[Feature Request] Multimodal RAG support for custom retrievers
Problem Description
Agno doesn't support multimodal rag out of the box in RAG, however users can implement custom retrievers but the issue with custom retrievers is that the current implementation doesn't handle non-text content types like images, audio, and video. This makes it difficult to build comprehensive retrieval pipelines that can process and retrieve multimodal information seamlessly.
Proposed Solution
Implement multimodal RAG support for custom retrievers that can extract and process various media types (images, audio, video) from the knowledge base. The solution should:
- Provide a standardized interface for custom retrievers to access these media elements
- Allow the extracted media to be added to dedicated object list for the agent based on media type (images, audio, videos)

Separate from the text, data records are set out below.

`src/rtl/multi_ring_tracer.sv`:
```
// multi_ring_tracer: exact squared distance from the beam to N_CH centres using
// incremental (x-c)^2 accumulators, seeded each frame by a shared shift-add squarer.
module multi_ring_tracer #(
  parameter int N_CH     = 4,
  parameter int COORD_W  = 10,
  parameter int H_ACTIVE = 640,
  parameter int V_ACTIVE = 480,
  parameter int H_TOTAL  = 800,
  parameter int V_TOTAL  = 525,
  localparam int DW      = 2 * COORD_W + 1,
  localparam int IDXW    = (N_CH > 1) ? $clog2(N_CH) : 1
) (
  input  logic                    clk,
  input  logic                    reset,
  input  logic [COORD_W-1:0]      hpos,
  input  logic [COORD_W-1:0]      vpos,
  input  logic                    display_on,
  input  logic [N_CH*COORD_W-1:0] cx_in,
  input  logic [N_CH*COORD_W-1:0] cy_in,
  input  logic [N_CH-1:0]         ch_en,
  output logic [N_CH*DW-1:0]      dist2,
  output logic                    d2_valid,
  output logic [DW-1:0]           min_d2,
  output logic [IDXW-1:0]         min_idx,
  output logic                    min_valid,
  output logic                    ready,
  output logic                    busy
);

  if (2 * N_CH * (COORD_W + 1) + 2 > H_TOTAL || V_ACTIVE >= V_TOTAL) begin : g_param_check
    $error("multi_ring_tracer: squarer pass does not fit in one blanking line");
  end

  localparam int SW = $clog2(COORD_W + 1);

  localparam logic [1:0] S_IDLE = 2'd0;
  localparam logic [1:0] S_SQ_X = 2'd1;
  localparam logic [1:0] S_SQ_Y = 2'd2;
  localparam logic [1:0] S_LOAD = 2'd3;

  localparam logic [COORD_W-1:0] H_LAST  = COORD_W'(H_TOTAL - 1);
  localparam logic [COORD_W-1:0] H_EOL   = COORD_W'(H_ACTIVE);
  localparam logic [COORD_W-1:0] V_LATCH = COORD_W'(V_ACTIVE);

  logic [N_CH*COORD_W-1:0] sh_cx, sh_cy;
  logic [N_CH-1:0]         sh_en;

  logic [1:0]         state;
  logic [IDXW-1:0]    ch_q;
  logic [SW-1:0]      step_q;
  logic [COORD_W-1:0] sq_a, nxt_op;
  logic [DW-1:0]      sq_m, sq_acc;

  logic [DW-1:0]        col0_q  [N_CH];
  logic signed [DW:0]   row_q   [N_CH];
  logic signed [DW:0]   col_q   [N_CH];
  logic signed [DW:0]   row_inc [N_CH];
  logic signed [DW:0]   col_inc [N_CH];
  logic [DW-1:0]        sum     [N_CH];
  logic signed [COORD_W+1:0] dx, dy;

  logic          latch, eol, sq_wb, last_ch, pix, found;
  logic [DW-1:0]   best_d;
  logic [IDXW-1:0] best_i;

  assign latch   = (hpos == '0) && (vpos == V_LATCH);
  assign eol     = (hpos == H_EOL) && (vpos < V_LATCH);
  assign sq_wb   = (step_q == SW'(COORD_W));
  assign last_ch = (ch_q == IDXW'(N_CH - 1));
  assign pix     = ready && display_on;
  assign busy    = (state != S_IDLE);

  // Operand for the square after the current writeback; SQ_X rolls into cy[0].
  always_comb begin
    nxt_op = sh_cy[COORD_W-1:0];
    for (int unsigned k = 1; k < N_CH; k++) begin
      if (ch_q == IDXW'(k - 1))
        nxt_op = (state == S_SQ_X) ? sh_cx[k*COORD_W +: COORD_W] : sh_cy[k*COORD_W +: COORD_W];
    end
  end

  always_ff @(posedge clk) begin
    if (reset) begin
      sh_cx  <= '0;
      sh_cy  <= '0;
      sh_en  <= '0;
      state  <= S_IDLE;
      ch_q   <= '0;
      step_q <= '0;
      sq_a   <= '0;
      sq_m   <= '0;
      sq_acc <= '0;
      ready  <= 1'b0;
    end else begin
      if (latch) begin
        sh_cx <= cx_in;
        sh_cy <= cy_in;
        sh_en <= ch_en;
      end
      case (state)
        S_IDLE: begin
          if (latch) begin
            state  <= S_SQ_X;
            ch_q   <= '0;
            step_q <= '0;
            sq_a   <= cx_in[COORD_W-1:0];
            sq_m   <= {{(DW-COORD_W){1'b0}}, cx_in[COORD_W-1:0]};
            sq_acc <= '0;
          end
        end
        S_SQ_X, S_SQ_Y: begin
          if (!sq_wb) begin
            if (sq_a[0]) sq_acc <= sq_acc + sq_m;
            sq_a   <= sq_a >> 1;
            sq_m   <= sq_m << 1;
            step_q <= step_q + SW'(1);
          end else begin
            step_q <= '0;
            sq_acc <= '0;
            sq_a   <= nxt_op;
            sq_m   <= {{(DW-COORD_W){1'b0}}, nxt_op};
            if (last_ch) begin
              ch_q  <= '0;
              state <= (state == S_SQ_X) ? S_SQ_Y : S_LOAD;
            end else begin
              ch_q <= ch_q + IDXW'(1);
            end
          end
        end
        S_LOAD: begin
          ready <= 1'b1;
          state <= S_IDLE;
        end
        default: state <= S_IDLE;
      endcase
    end
  end

  // Increments are 2*d+1 with d sign-extended, i.e. (d+1)^2 - d^2.
  always_comb begin
    dx = '0;
    dy = '0;
    for (int unsigned k = 0; k < N_CH; k++) begin
      dx = $signed({2'b00, hpos}) - $signed({2'b00, sh_cx[k*COORD_W +: COORD_W]});
      dy = $signed({2'b00, vpos}) - $signed({2'b00, sh_cy[k*COORD_W +: COORD_W]});
      col_inc[k] = {{(DW-COORD_W-1){dx[COORD_W+1]}}, dx[COORD_W:0], 1'b1};
      row_inc[k] = {{(DW-COORD_W-1){dy[COORD_W+1]}}, dy[COORD_W:0], 1'b1};
      sum[k]     = DW'(row_q[k] + col_q[k]);
    end
  end

  always_ff @(posedge clk) begin
    if (reset) begin
      for (int unsigned k = 0; k < N_CH; k++) begin
        col0_q[k] <= '0;
        row_q[k]  <= '0;
        col_q[k]  <= '0;
      end
    end else begin
      for (int unsigned k = 0; k < N_CH; k++) begin
        if (sq_wb && state == S_SQ_X && ch_q == IDXW'(k)) col0_q[k] <= sq_acc;
        if (sq_wb && state == S_SQ_Y && ch_q == IDXW'(k)) row_q[k] <= {1'b0, sq_acc};
        else if (eol) row_q[k] <= row_q[k] + row_inc[k];
        if (hpos == H_LAST) col_q[k] <= {1'b0, col0_q[k]};
        else if (display_on) col_q[k] <= col_q[k] + col_inc[k];
      end
    end
  end

  // Strict less-than while scanning upward keeps ties on the lowest index.
  always_comb begin
    best_d = '1;
    best_i = '0;
    found  = 1'b0;
    for (int unsigned k = 0; k < N_CH; k++) begin
      if (sh_en[k] && (!found || dist2[k*DW +: DW] < best_d)) begin
        found  = 1'b1;
        best_d = dist2[k*DW +: DW];
        best_i = IDXW'(k);
      end
    end
  end

  always_ff @(posedge clk) begin
    if (reset) begin
      dist2     <= '0;
      d2_valid  <= 1'b0;
      min_d2    <= '1;
      min_idx   <= '0;
      min_valid <= 1'b0;
    end else begin
      d2_valid <= pix;
      for (int unsigned k = 0; k < N_CH; k++)
        dist2[k*DW +: DW] <= pix ? sum[k] : '0;
      min_valid <= d2_valid && found;
      min_d2    <= d2_valid ? best_d : '1;
      min_idx   <= d2_valid ? best_i : '0;
    end
  end

endmodule

```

- Support vector embeddings for these media types to enable similarity search
- Ensure the retriever can return both the document context and the associated media elements in search results
The implementation should maintain backward compatibility with existing text-based retrieval systems while extending functionality to handle multimodal content.
Alternatives Considered
I've explored a few workarounds but none provide a complete solution:
-
Add non-text content as part of the metadata for the current
agno.documentsetup. This approach keeps the document content as text-only while storing images, audio, or video as metadata. While this maintains backward compatibility, it creates an artificial separation between text and other modalities, making it difficult to treat all content types with equal importance in retrieval. -
Generalize the
agno.documentclass to work for all modalities i.e., its member variablecontentcan be any modality (text, image, audio, video). This approach would require significant refactoring of existing code that assumes content is text-based, potentially breaking compatibility with current implementations.
Both approaches present challenges in determining whether non-text content should be treated as primary content or supplementary metadata, making it difficult to choose a consistent approach that works well across different use cases.
Additional context
Would you like to work on this?
[ ] Yes, I'd love to work on it!
[x] I'm open to collaborating but need guidance.
[ ] No, I'm just sharing the idea.
Hey @DavidAkinpelu, Thank you so much for raising this — really appreciate you taking the time to share your thoughts! I’ll add this to our community wishlist and bring it up with the team internally.
Also, since Agno is open source, if you feel excited about it, feel free to tag a GO and take a crack at building it! We’d absolutely love to see your contribution and are always happy to support community-led efforts 🙌
Hey @monali7-d I am open to contributing. There are different ways to go about this, just like I mentioned above. Let me know which approach the team prefers and I will make a PR.
Hey @DavidAkinpelu, Thanks again for sharing this! We're adding it to our roadmap. If you're still interested, feel free to give it a go — we'd love to see what you come up with. And of course, if you run into any issues or have questions, don’t hesitate to reach out. We're here to help!